▸ Task requirements: In the entries below, find the line with "export IMPL_synthCells=1529" and the line with "rv1 x56, st4.dl"; give again those lines and every line between them, exactly.

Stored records

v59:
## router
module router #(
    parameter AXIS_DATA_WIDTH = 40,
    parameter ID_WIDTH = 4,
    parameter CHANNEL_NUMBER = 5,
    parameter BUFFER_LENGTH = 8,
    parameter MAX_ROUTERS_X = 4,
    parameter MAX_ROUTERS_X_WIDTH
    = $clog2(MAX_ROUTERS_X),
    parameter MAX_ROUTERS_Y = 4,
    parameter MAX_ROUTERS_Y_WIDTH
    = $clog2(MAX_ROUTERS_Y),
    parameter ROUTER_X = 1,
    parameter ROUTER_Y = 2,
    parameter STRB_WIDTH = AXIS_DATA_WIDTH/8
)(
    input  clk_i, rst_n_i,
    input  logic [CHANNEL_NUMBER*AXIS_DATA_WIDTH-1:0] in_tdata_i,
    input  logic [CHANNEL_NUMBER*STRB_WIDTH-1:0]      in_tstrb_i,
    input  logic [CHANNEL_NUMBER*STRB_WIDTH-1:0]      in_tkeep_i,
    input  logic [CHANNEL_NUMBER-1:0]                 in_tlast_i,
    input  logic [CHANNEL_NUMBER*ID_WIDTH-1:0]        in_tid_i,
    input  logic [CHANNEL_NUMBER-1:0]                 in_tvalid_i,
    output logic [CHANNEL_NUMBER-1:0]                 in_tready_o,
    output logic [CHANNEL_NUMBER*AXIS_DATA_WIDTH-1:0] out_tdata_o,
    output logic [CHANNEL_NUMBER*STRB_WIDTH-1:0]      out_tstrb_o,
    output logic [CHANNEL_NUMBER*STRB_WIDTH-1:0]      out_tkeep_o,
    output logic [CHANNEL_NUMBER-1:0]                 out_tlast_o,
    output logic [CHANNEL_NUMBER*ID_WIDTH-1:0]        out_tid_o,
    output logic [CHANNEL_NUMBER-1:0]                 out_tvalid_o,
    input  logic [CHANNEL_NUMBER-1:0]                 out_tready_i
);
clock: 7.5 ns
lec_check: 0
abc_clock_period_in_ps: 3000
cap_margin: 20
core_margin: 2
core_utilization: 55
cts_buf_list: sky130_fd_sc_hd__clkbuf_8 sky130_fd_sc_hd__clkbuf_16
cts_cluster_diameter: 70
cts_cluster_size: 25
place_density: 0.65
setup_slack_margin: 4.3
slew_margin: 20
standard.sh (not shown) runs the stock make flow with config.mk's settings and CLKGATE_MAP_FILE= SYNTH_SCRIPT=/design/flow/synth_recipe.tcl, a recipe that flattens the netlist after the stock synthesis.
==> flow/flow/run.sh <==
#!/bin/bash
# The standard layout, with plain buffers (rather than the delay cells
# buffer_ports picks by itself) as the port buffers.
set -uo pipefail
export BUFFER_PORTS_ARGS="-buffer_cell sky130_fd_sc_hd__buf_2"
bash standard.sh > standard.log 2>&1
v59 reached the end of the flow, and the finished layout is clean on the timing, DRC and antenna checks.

...

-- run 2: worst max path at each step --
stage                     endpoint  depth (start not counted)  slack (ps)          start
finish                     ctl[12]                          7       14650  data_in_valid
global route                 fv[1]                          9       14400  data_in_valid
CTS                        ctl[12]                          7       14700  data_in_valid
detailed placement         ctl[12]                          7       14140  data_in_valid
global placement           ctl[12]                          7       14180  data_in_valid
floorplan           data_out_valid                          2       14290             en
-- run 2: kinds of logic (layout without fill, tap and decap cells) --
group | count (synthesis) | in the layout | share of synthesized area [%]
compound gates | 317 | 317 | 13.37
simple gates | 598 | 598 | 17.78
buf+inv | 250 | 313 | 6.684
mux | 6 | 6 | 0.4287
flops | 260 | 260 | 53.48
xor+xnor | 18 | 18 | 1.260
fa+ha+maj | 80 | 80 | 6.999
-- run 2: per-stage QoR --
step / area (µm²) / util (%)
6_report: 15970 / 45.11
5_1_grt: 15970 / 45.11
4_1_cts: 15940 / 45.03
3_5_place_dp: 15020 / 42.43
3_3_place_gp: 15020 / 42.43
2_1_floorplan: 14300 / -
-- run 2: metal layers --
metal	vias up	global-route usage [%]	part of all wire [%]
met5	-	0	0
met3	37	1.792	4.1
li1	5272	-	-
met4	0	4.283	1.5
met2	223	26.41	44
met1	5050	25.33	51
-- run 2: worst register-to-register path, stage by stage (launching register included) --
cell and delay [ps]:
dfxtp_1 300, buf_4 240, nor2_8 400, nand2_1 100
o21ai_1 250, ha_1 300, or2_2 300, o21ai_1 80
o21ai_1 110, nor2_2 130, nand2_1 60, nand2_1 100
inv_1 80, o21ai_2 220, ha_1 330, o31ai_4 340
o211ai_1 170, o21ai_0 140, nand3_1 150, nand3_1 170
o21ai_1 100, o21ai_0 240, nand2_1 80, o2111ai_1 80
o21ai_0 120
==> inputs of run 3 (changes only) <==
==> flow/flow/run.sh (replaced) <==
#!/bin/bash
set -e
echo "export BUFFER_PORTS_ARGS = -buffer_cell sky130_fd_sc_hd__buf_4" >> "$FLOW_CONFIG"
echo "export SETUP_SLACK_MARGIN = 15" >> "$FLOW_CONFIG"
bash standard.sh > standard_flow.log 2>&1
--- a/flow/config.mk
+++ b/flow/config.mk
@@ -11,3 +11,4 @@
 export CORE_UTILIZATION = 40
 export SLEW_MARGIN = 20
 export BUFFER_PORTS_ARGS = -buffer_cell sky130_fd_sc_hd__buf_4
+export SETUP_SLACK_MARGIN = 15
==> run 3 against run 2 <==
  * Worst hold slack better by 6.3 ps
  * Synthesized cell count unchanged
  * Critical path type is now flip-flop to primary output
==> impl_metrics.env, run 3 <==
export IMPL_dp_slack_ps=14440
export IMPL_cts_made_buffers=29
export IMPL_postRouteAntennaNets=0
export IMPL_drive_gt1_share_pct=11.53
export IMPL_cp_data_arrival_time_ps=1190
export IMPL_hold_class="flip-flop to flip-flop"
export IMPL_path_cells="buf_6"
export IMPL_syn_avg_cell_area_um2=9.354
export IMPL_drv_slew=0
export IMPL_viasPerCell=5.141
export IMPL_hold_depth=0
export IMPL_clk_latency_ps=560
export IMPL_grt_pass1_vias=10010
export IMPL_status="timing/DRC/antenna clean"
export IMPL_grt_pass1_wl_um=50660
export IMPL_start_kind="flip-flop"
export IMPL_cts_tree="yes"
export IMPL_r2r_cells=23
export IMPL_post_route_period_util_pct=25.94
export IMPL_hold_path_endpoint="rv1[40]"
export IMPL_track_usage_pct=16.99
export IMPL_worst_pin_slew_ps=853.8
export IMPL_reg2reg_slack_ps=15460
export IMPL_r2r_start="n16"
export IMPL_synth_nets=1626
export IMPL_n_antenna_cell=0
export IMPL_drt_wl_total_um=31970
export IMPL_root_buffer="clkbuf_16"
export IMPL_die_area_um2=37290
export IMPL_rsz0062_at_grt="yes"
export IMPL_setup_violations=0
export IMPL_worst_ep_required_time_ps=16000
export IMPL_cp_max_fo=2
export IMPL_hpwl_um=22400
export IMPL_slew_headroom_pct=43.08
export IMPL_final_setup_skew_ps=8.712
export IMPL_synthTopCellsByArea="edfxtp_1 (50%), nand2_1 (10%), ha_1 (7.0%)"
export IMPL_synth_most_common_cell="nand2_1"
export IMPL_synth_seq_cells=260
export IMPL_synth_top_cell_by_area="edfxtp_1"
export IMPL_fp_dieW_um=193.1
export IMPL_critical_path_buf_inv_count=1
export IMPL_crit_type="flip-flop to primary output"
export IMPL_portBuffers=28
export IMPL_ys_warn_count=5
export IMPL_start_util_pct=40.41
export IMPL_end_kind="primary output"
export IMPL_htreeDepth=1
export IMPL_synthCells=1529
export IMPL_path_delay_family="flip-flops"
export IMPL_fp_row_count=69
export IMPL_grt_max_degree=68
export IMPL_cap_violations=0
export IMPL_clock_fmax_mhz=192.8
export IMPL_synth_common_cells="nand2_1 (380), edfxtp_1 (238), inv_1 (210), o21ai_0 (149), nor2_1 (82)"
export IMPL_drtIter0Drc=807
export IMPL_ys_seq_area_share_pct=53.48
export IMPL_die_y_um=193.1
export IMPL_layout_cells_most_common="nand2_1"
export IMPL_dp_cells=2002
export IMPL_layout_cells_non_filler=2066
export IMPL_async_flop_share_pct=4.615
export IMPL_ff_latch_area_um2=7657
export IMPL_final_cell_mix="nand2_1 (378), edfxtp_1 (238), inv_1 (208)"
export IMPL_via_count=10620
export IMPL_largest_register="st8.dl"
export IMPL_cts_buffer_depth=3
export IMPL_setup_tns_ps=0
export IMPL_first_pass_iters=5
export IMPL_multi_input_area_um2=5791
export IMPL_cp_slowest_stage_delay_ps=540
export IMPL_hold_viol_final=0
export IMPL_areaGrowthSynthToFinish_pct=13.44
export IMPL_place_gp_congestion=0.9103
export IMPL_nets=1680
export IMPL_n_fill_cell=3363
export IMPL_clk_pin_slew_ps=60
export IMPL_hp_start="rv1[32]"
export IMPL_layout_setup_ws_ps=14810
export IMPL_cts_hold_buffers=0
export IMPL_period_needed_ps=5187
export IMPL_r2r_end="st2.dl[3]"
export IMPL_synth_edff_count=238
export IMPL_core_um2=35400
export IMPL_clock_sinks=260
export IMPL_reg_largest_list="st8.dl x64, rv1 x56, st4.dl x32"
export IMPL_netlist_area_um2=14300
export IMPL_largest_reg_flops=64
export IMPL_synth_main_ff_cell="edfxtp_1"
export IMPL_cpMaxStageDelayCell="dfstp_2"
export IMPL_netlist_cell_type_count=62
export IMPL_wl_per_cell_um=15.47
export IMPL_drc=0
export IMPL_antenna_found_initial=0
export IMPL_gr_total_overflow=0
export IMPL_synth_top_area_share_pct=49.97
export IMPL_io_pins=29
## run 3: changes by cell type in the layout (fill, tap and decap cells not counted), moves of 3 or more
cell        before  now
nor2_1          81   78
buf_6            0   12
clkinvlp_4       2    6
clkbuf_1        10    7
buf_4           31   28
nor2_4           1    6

▸ Result of this exercise:
export IMPL_synthCells=1529
export IMPL_path_delay_family="flip-flops"
export IMPL_fp_row_count=69
export IMPL_grt_max_degree=68
export IMPL_cap_violations=0
export IMPL_clock_fmax_mhz=192.8
export IMPL_synth_common_cells="nand2_1 (380), edfxtp_1 (238), inv_1 (210), o21ai_0 (149), nor2_1 (82)"
export IMPL_drtIter0Drc=807
export IMPL_ys_seq_area_share_pct=53.48
export IMPL_die_y_um=193.1
export IMPL_layout_cells_most_common="nand2_1"
export IMPL_dp_cells=2002
export IMPL_layout_cells_non_filler=2066
export IMPL_async_flop_share_pct=4.615
export IMPL_ff_latch_area_um2=7657
export IMPL_final_cell_mix="nand2_1 (378), edfxtp_1 (238), inv_1 (208)"
export IMPL_via_count=10620
export IMPL_largest_register="st8.dl"
export IMPL_cts_buffer_depth=3
export IMPL_setup_tns_ps=0
export IMPL_first_pass_iters=5
export IMPL_multi_input_area_um2=5791
export IMPL_cp_slowest_stage_delay_ps=540
export IMPL_hold_viol_final=0
export IMPL_areaGrowthSynthToFinish_pct=13.44
export IMPL_place_gp_congestion=0.9103
export IMPL_nets=1680
export IMPL_n_fill_cell=3363
export IMPL_clk_pin_slew_ps=60
export IMPL_hp_start="rv1[32]"
export IMPL_layout_setup_ws_ps=14810
export IMPL_cts_hold_buffers=0
export IMPL_period_needed_ps=5187
export IMPL_r2r_end="st2.dl[3]"
export IMPL_synth_edff_count=238
export IMPL_core_um2=35400
export IMPL_clock_sinks=260
export IMPL_reg_largest_list="st8.dl x64, rv1 x56, st4.dl x32"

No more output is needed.